Así fue la despedida de Jesús, que quedó grabada para siempre en las comunidades cristianas. Sus seguidores no quedarán huérfanos; la comunión con él no quedará rota por su muerte; se mantendrá hasta que un día beban todos juntos la copa de «vino nuevo» en el reino de Dios. No sentirán el vacío de su ausencia: repitiendo aquella cena podrán alimentarse de su recuerdo y su presencia. Él estará con los suyos sosteniendo su esperanza; ellos prolongarán y reproducirán su servicio al reino de Dios hasta el reencuentro final. De manera germinal, Jesús está diseñando en su despedida las líneas maestras de su movimiento de seguidores: una comunidad alimentada por él mismo y dedicada totalmente a abrir caminos al reino de Dios, en una actitud de servicio humilde y fraterno, con la esperanza puesta en el reencuentro de la fiesta final.
¿Hace además Jesús un nuevo signo invitando a sus discípulos al servicio fraterno? El evangelio de Juan dice que, en un momento determinado de la cena, se levantó de la mesa y «se puso a lavar los pies de los discípulos». Según el relato, lo hizo para dar ejemplo a todos y hacerles saber que sus seguidores deberían vivir en actitud de servicio mutuo: «Lavándoos los pies unos a otros». La escena es probablemente una creación del evangelista, pero recoge de manera admirable el pensamiento de Jesús. El gesto es insólito.

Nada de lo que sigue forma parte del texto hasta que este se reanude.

## src/dma_pkg.sv

```systemverilog
package dma_pkg;

	//////////////////////////////////////////////////
	// widths fixed by the register map
	//////////////////////////////////////////////////

	// word address width on the master bus, byte address bits 31..2
	localparam int ADDR_W = 30;
	// block length field in word 0, bits 9..0
	localparam int BLK_W = 10;
	// device id field in word 0, bits 14..10
	localparam int DEV_W = 5;
	// one line per possible device id
	localparam int DEV_INTS_W = 32;

	typedef logic [31:0] word_t;
	typedef logic [ADDR_W-1:0] addr_t;
	// block length minus one, so zero in the field gives a full 1024-word block
	typedef logic [BLK_W-1:0] blk_len_t;
	// one extra bit so a full block of 1024 words can be counted
	typedef logic [BLK_W:0] blk_cnt_t;
	typedef logic [DEV_W-1:0] dev_id_t;
	typedef logic [1:0] reg_sel_t;

	// engine states, a block is read fully before any of it is written
	typedef enum logic [2:0] {
		IDLE = 3'd0,
		WAIT,
		READ_REQ,
		READ_ACK,
		PRE_WRITE,
		WRITE_REQ,
		WRITE_ACK
	} dma_state_e;

	//////////////////////////////////////////////////
	// bundles
	//////////////////////////////////////////////////

	// master side request, driven by the engine
	typedef struct packed {
		logic cyc;
		logic stb;
		logic we;
		addr_t addr;
		word_t data;
	} wb_req_t;

	// master side response from the bus
	typedef struct packed {
		logic stall;
		logic ack;
		logic err;
		word_t data;
	} wb_rsp_t;

	// settings and pending register writes from the control block
	typedef struct packed {
		logic incs;
		logic incd;
		blk_len_t blk_len_m1;
		word_t wdata;
		logic wr_len;
		logic wr_src;
		logic wr_dst;
	} dma_cfg_t;

	// live engine state for read-back
	typedef struct packed {
		logic busy;
		blk_cnt_t nread;
		addr_t len;
		addr_t raddr;
		addr_t waddr;
	} dma_status_t;

	// register addresses on the slave port
	localparam reg_sel_t REG_CTRL = 2'd0;
	localparam reg_sel_t REG_LEN = 2'd1;
	localparam reg_sel_t REG_SRC = 2'd2;
	localparam reg_sel_t REG_DST = 2'd3;

	// key in bits 27..16 of a control write that starts a transfer
	localparam logic [11:0] START_KEY = 12'hfed;
	// a control write of exactly this word aborts a running transfer
	localparam word_t ABORT_WORD = 32'hffed0000;

endpackage
```

## src/dma_ctrl_regs.sv

```systemverilog
`timescale 1ns/1ps

module dma_ctrl_regs (
	input  logic                              i_clk,
	input  logic                              i_reset,
	input  logic                              i_swb_cyc,
	input  logic                              i_swb_stb,
	input  logic                              i_swb_we,
	input  dma_pkg::reg_sel_t                 i_swb_addr,
	input  dma_pkg::word_t                    i_swb_data,
	output logic                              o_swb_ack,
	output dma_pkg::word_t                    o_swb_data,
	input  logic [dma_pkg::DEV_INTS_W-1:0]    i_dev_ints,
	input  dma_pkg::dma_status_t              i_status,
	input  logic                              i_blk_go_ack,
	input  logic                              i_done,
	input  logic                              i_bus_err,
	output dma_pkg::dma_cfg_t                 o_cfg,
	output logic                              o_start,
	output logic                              o_abort,
	output logic                              o_trigger,
	output logic                              o_interrupt
);

	logic s_wr;
	logic ctrl_wr;
	logic ctrl_wr_idle;
	logic start_cmd;
	logic abort_cmd;
	logic go_ok;
	logic armed;
	logic incs;
	logic incd;
	logic on_trig;
	logic err_flag;
	dma_pkg::dev_id_t dev_id;
	dma_pkg::blk_len_t blk_len_m1;

	//////////////////////////////////////////////////
	// slave write decode
	//////////////////////////////////////////////////

	assign s_wr = i_swb_cyc && i_swb_stb && i_swb_we;
	assign ctrl_wr = s_wr && (i_swb_addr == dma_pkg::REG_CTRL);

	// setup writes only land while the engine is idle and others are acked and dropped
	assign ctrl_wr_idle = ctrl_wr && !i_status.busy;

	// the start key needs bits 31..30 clear and something left to move
	assign start_cmd = ctrl_wr_idle
			&& (i_swb_data[27:16] == dma_pkg::START_KEY)
			&& (i_swb_data[31:30] == 2'b00)
			&& (i_status.len != '0);
	assign abort_cmd = ctrl_wr && i_status.busy && (i_swb_data == dma_pkg::ABORT_WORD);

	// every strobe gets exactly one ack on the next cycle whether it reads or writes
	always_ff @(posedge i_clk)
	begin
		if (i_reset)
			o_swb_ack <= 1'b0;
		else
			o_swb_ack <= i_swb_cyc && i_swb_stb;
	end

	// in the control word the bus bits 29 and 28 are the active low increment enables
	always_ff @(posedge i_clk)
	begin
		if (i_reset)
		begin
			incs <= 1'b0;
			incd <= 1'b0;
			on_trig <= 1'b0;
			dev_id <= '0;
			blk_len_m1 <= '1;
		end
		else if (ctrl_wr_idle)
		begin
			incs <= !i_swb_data[29];
			incd <= !i_swb_data[28];
			on_trig <= i_swb_data[15];
			dev_id <= i_swb_data[14:10];
			// a zero field wraps to all ones and so gives a full block
			blk_len_m1 <= i_swb_data[dma_pkg::BLK_W-1:0] - 1'b1;
		end
	end

	// the live length and addresses sit in the engine which takes the write itself
	always_comb
	begin
		o_cfg.incs = incs;
		o_cfg.incd = incd;
		o_cfg.blk_len_m1 = blk_len_m1;
		o_cfg.wdata = i_swb_data;
		o_cfg.wr_len = s_wr && !i_status.busy && (i_swb_addr == dma_pkg::REG_LEN);
		o_cfg.wr_src = s_wr && !i_status.busy && (i_swb_addr == dma_pkg::REG_SRC);
		o_cfg.wr_dst = s_wr && !i_status.busy && (i_swb_addr == dma_pkg::REG_DST);
	end

	//////////////////////////////////////////////////
	// commands and block trigger
	//////////////////////////////////////////////////

	// start and abort reach the engine one cycle after the strobe
	always_ff @(posedge i_clk)
	begin
		if (i_reset)
		begin
			o_start <= 1'b0;
			o_abort <= 1'b0;
		end
		else
		begin
			o_start <= start_cmd;
			o_abort <= abort_cmd;
		end
	end

	assign go_ok = !on_trig || i_dev_ints[dev_id];

	// the engine pulses blk_go_ack as it enters WAIT
	// without device triggering the block is released on the very next cycle
	// otherwise the request stays armed until the chosen line is seen high
	always_ff @(posedge i_clk)
	begin
		if (i_reset)
		begin
			armed <= 1'b0;
			o_trigger <= 1'b0;
		end
		else
		begin
			armed <= (armed || i_blk_go_ack) && !go_ok && !o_abort;
			o_trigger <= (armed || i_blk_go_ack) && go_ok;
		end
	end

	//////////////////////////////////////////////////
	// error flag, interrupt and read-back
	//////////////////////////////////////////////////

	// cleared by any control write while idle and set on a bus error or an abort
	always_ff @(posedge i_clk)
	begin
		if (i_reset)
			err_flag <= 1'b0;
		else if (ctrl_wr_idle)
			err_flag <= 1'b0;
		else if (i_bus_err || o_abort)
			err_flag <= 1'b1;
	end

	// an abort ends the transfer quietly and only done and bus errors interrupt
	always_ff @(posedge i_clk)
	begin
		if (i_reset)
			o_interrupt <= 1'b0;
		else
			o_interrupt <= i_done || i_bus_err;
	end

	// read data is registered so it is valid with the ack
	// the block field reads back the way it was written, zero for a full block
	always_ff @(posedge i_clk)
	begin
		case (i_swb_addr)
		dma_pkg::REG_CTRL:
			o_swb_data <= {i_status.busy, err_flag, !incs, !incd, 1'b0,
					i_status.nread, on_trig, dev_id,
					dma_pkg::blk_len_t'(blk_len_m1 + 1'b1)};
		dma_pkg::REG_LEN:
			o_swb_data <= {{(32 - dma_pkg::ADDR_W){1'b0}}, i_status.len};
		dma_pkg::REG_SRC:
			o_swb_data <= {i_status.raddr, 2'b00};
		default:
			o_swb_data <= {i_status.waddr, 2'b00};
		endcase
	end

endmodule

```

## config.mk

```make
export PLATFORM = sky130hd
export DESIGN_NAME = dma_ctrl_regs
export DESIGN_NICKNAME = d
export VERILOG_FILES = /design/src/dma_pkg.sv /design/src/dma_ctrl_regs.sv
export SDC_FILE = /design/constraint.sdc
export NUM_CORES = 1
export LEC_CHECK = 0
export BUFFER_PORTS_ARGS = -buffer_cell sky130_fd_sc_hd__clkbuf_2
export CAP_MARGIN = 15
export CORE_AREA = 2 2 102 104
export CTS_CLUSTER_DIAMETER = 100
export DETAILED_ROUTE_END_ITERATION = 12
export DIE_AREA = 0 0 104 106
export HOLD_SLACK_MARGIN = 0.03
export PLACE_DENSITY = 0.66
export SKIP_LAST_GASP = 1
export SYNTH_ARGS = -nofsm -noshare
export SYNTH_HDL_FRONTEND = slang
export SYNTH_SLANG_ARGS = --single-unit
```

## constraint.sdc

```tcl
create_clock -name i_clk -period 2.29 [get_ports i_clk]
set_clock_uncertainty 0.2 [all_clocks]
set_input_delay 0.229 -clock i_clk [delete_from_list [all_inputs] [get_ports i_clk]]
set_output_delay 0.229 -clock i_clk [all_outputs]
set_load 0.05 [all_outputs]
```

# Yosys cells after proc, flatten, opt, wreduce, memory -nomap -nowiden
# Cells that the tools add are included.
# word_totals
regBits	57
output_inout_bits	84
word_cells	56
# classes
add_sub_neg	2
order_cmp	1
n_eq_ne	5
muxes	3
n_reduce_logical	32
# ops
cell	count
one-hot mux 32 bit (3 select lines)	1
== test 32 bit, second input constant	1
nonzero test 30 bit	1
logical AND 1 bit	16
== test 12 bit, second input constant	1
adder 10 x 1 -> 10 bit, second input constant	1
subtractor 10 x 1 -> 10 bit, second input constant	1
logical NOT 1 bit	8
< comparator 5 x 6 -> 1 bit, second input constant	1
binary-select mux 1 bit (select 5 bit)	1
== test 2 bit, second input constant	2
logical NOT 2 bit	2
logical OR 1 bit	4
== test 2 x 1 -> 1 bit, second input constant	1
OR reduction 2 bit	1
two-way mux 1 bit	1

# Logic depth before layout (Yosys ltp)
# depth
depth_word	7
ltp_mapped	6

# Worst setup path before layout
# No wires, ideal clock.
# synth_timing
kind	flip-flop to flip-flop
startpoint	register blk_len_m1[0]
endpoint	register o_swb_data[6]
setup_time_ns	0.135
arrival_time_ns	1.927
t_required_ns	1.955
path_slack_ns	0.029
stages_incl_launch_ff	6
path_buffers	0
synth_period_minus_slack_ns	2.261
path_cell_list	dfxtp_1 ha_1 nand2_1 or3_1 xnor2_1 mux4_2
# synth_via
elab_chain_cells	2
# synth_lines
item	line_no	source
from (decl)	dma_ctrl_regs.sv:37	dma_pkg::blk_len_t blk_len_m1;
from (signal assigned)	dma_ctrl_regs.sv:83	blk_len_m1 <= i_swb_data[dma_pkg::BLK_W-1:0] - 1'b1;
adder 10 x 1 -> 10 bit	dma_ctrl_regs.sv:169	dma_pkg::blk_len_t'(blk_len_m1 + 1'b1)};
one-hot mux 32 bit (3 select lines)	dma_ctrl_regs.sv:165	case (i_swb_addr)
to (signal assigned)	dma_ctrl_regs.sv:167	o_swb_data <= {i_status.busy, err_flag, !incs, !incd, 1'b0,
to (signal assigned)	dma_ctrl_regs.sv:171	o_swb_data <= {{(32 - dma_pkg::ADDR_W){1'b0}}, i_status.len};
to (signal assigned)	dma_ctrl_regs.sv:173	o_swb_data <= {i_status.raddr, 2'b00};
to (decl)	dma_ctrl_regs.sv:12	output dma_pkg::word_t o_swb_data,
# Every way passes these cells.
# A chain may end at the register's enable or synchronous reset.

# Worst setup path after layout
# layout_timing
startpoint	input port i_status[87] (netlist bit)
endpoint	register o_start
# layout_via
elab_chain_cells	2
# layout_lines
item	line_no	source
from (decl)	dma_ctrl_regs.sv:14	input dma_pkg::dma_status_t i_status,
nonzero test 30 bit	dma_ctrl_regs.sv:53	&& (i_status.len != '0);
logical AND 1 bit	dma_ctrl_regs.sv:53	
to (signal assigned)	dma_ctrl_regs.sv:113	o_start <= start_cmd;
to (decl)	dma_ctrl_regs.sv:19	output logic o_start,
# Every way passes these cells.

==> out/results.tsv <==
stage	metric	value	unit
cts	root_buffer	clkbuf_8	
routing	ant_nets	0	
setup_path	worstPathArrival	2240	ps
global_routing	grt_util_met1	27.8	%
pwr	power	3.00	mW
global_routing	grtUsageMet3	5.03	%
floorplan	die_w	104	microns
timing	period_minus_slack	2220	ps
synth	yosys_warnings	0	
pwr	powerDensity	552	nW/um^2
synth	syn_avg_cell_area	10.8	sq um
synth	yosys.area.top_type_share	35.2	%
synth	synthDistinctLibCells	44	
synth	synthTopCellsByCount	57 x dfxtp_1, 34 x buf_4, 28 x nand2_1	
global_routing	top_usage_layer	met2	
synth	synthTopCellsByArea	dfxtp_1 35%, mux4_2 19%, buf_4 7.9%	
timing	max_slew_margin	71.2	%
setup_path	cp-end-kind	flop	
synth	synth_fp_nets	478	
synth	yosysSeqAreaShare	35.2	%
setup_path	path_class	in2reg	
routing	wire_per_inst	17.7	microns
global_routing	grt_max_degree	36	
floorplan	fp.dieArea	11000	sq um
cells_and_area	regMostFlops	o_swb_data	
cts	cts_tree	built	
routing	via_per_inst	4.85	
place	hpwl	10100	microns
cells_and_area	post_route_cells_drive_above_1_share	52.4	%
cells_and_area	final_nets	783	
floorplan	rows	37	
timing	finalMaxSlewViolations	0	
cells_and_area	area_growth	67.8	%
cells_and_area	n_antenna_cell	0	
setup_path	crit_required	2310	ps
routing	drt_iter0_markers	177	
synth	yosysMostFrequentCell	dfxtp_1	
global_routing	grtUsageTotal	23.6	%
timing	fmax	451	MHz
synth	syn_inst	300	
place	gp_congestion	0.898	
pwr	p_leak	2.65	nW
cts	cts_setup_buffers	0	
timing	setup_violations	0	
global_routing	gr-usage-met2	42.1	%
synth	async_reset_ff_share	0	%
routing	drc	0	
cells_and_area	fillers	927	
timing	timing.final.crit_share	96.9	%
routing	drtPass1Iterations	4	
synth	synth_area	3240	sq um
setup_path	path_max_fanout	2	
timing	timing.final.ws_setup	71.9	ps
flow_run	maxCapViolCount	0	
floorplan	die_h	106	microns
cts	numClockSinks	57	
cells_and_area	largest_reg_flops	32	
place	pre_cts_slack	240	ps
pwr	max-vdd-ir-drop	0.325	mV
routing	vias	3613	
setup_path	worstSetupStartpointType	primary input	
floorplan	io_pins	260	
floorplan	start_util	32.4	%
cts	clk-insertion-delay-late	330	ps
global_routing	grt_pass1_vias	3778	
global_routing	grt_pass1_wl	20000	microns
timing	worstMarginPinSlew	432	ps
cts	h-tree-depth	3	
timing	rsz0062_at_grt	yes	
timing	timing.hold.ws	52.3	ps
worst_hold_path	hp-class	in2reg	
place	io_buffers	259	
synth	synth_top_area_cell	dfxtp_1	
cts	clk_pin_slew_worst_paths	70	ps
timing	hold_viol	0	
global_routing	grt_antenna_before_repair	0	
cells_and_area	fin_cells	745	
synth	synth_edf_count	0	
cts	cts_made_buffers	9	
synth	dominantRegCellSynth	dfxtp_1	
routing	wl	13200	microns
synth	ys_ff_latch	57	
run_status	status	complete, no violations	
cells_and_area	final_util	54.4	%
global_routing	grt.overflow.total	0	
cells_and_area	top_regs	o_swb_data: 32 flops, blk_len_m1: 10 flops, dev_id: 5 flops	
cts	cts.path.max_buffers	2	
floorplan	core_area	10000	sq um
place	place_inst	654	
## layout make-up
cell class	count	area [sq um]	area share [%]
Timing Repair Buffer	344	2150	39.5
Multi-Input combinational cell	186	1760	32.3
Clock inverter	3	40.0	0.735
Clock buffer	12	155	2.85
Sequential cell	57	1140	21.0
Inverter	7	26.3	0.483
Tap cell	136	170	3.13
## report_power, final
part | internal (mW) | switching, mW | total (mW)
Sequential | 1.06 | 0.0241 | 1.08
Combinational | 0.402 | 0.562 | 0.963
Clock | 0.553 | 0.408 | 0.961
Total | 2.01 | 0.993 | 3.00
## layer usage
layer | up-vias | part of all wire, %
met2 | 170 | 52
met5 | - | 0
met1 | 1713 | 40
met3 | 22 | 6.1
li1 | 1708 | -
met4 | 0 | 2.0
## through the flow
stage          TNS, ps  instance area [sq um]
2_1_floorplan        0                   3240
3_3_place_gp         0                   4470
3_5_place_dp         0                   4470
4_1_cts              0                   5430
5_1_grt          -37.8                   5440
6_report             0                   5440
## worst max-delay path, cell delays in order
cell and delay [ps]:
dlygate4sd3_1 550, clkbuf_2 130, nor4_2 330, nand4_1 180, o211ai_1 210, nor3_1 60, dlygate4sd3_1 550
## logic make-up after synthesis
logic type | Yosys count | share of synthesized area (%)
buffers and inverters | 57 | 11.0
adders and majority gates | 2 | 0.771
DFF | 57 | 35.2
muxes | 43 | 27.0
xor gates and xnor gates | 14 | 3.78
and+or+nand+nor | 95 | 15.2
AOI/OAI and AO/OA | 32 | 7.13
## worst paths after layout
kind                       from              to  slack [ps]  cells after the start
setup / recovery   i_status[87]         o_start          70                      7
setup reg to reg  blk_len_m1[0]   o_swb_data[4]         110                      5
hold / removal     i_status[45]  o_swb_data[17]          50                      2
hold reg to reg        err_flag  o_swb_data[30]         310                      1
## cell usage in the layout, fill, tap and decap left out, types with 8 or more instances in the layout
cell	count
clkbuf_2	259
mux4_2	27
a21oi_1	8
o211ai_1	9
nor4_1	9
nand2_1	28
xnor2_1	10
nor3_1	8
nor2_1	15
dfxtp_1	56
dlygate4sd3_1	76
clkbuf_8	11
## timing repair
| action | in CTS | in global routing |
|---|---|---|
| hold endpoints to repair | 44 | 0 |
| hold buffers | 76 | 0 |
| endpoints found under the setup margin | 0 | 3 |
| resized for setup | 0 | 3 |
Note: power is estimated with default switching activity, not from simulation.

En una sociedad donde está tan perfectamente determinado el rol de las personas y los grupos, es impensable que el comensal de una comida festiva, y menos aún el que preside la mesa, se ponga a realizar esta tarea humilde reservada a siervos y esclavos. Según el relato, Jesús deja su puesto y, como un esclavo, comienza a lavar los pies a los discípulos. Difícilmente se puede trazar una imagen más expresiva de lo que ha sido su vida, y de lo que quiere dejar grabado para siempre en sus seguidores. Lo ha repetido muchas veces: «El que quiera ser grande entre vosotros, será vuestro servidor; y el que quiera ser el primero entre vosotros, será esclavo de todos». Jesús lo expresa ahora plásticamente en esta escena: limpiando los pies a sus discípulos está actuando como siervo y esclavo de todos; dentro de unas horas morirá crucificado, un castigo reservado sobre todo a esclavos.
José Antonio Pagola
ORA EN TU
INTERIOR
Señor, gracias por tu gesto de amor
y humildad, lavando los pies de los discípulos; gracias, por tu amor hasta el
extremo y por el mandamiento nuevo del amor fraterno; gracias, por el
sacramento de la eucaristía, que te hace realmente presente, vivo y vivificante
en mi vida; gracias, por el sacramento del sacerdocio ministerial, al que
llamas a quienes tú eliges ¡Santifícalos en la verdad, hazlos firmes en la fe,
diligentes en la oración, prontos a la caridad y al servicio a los hermanos!.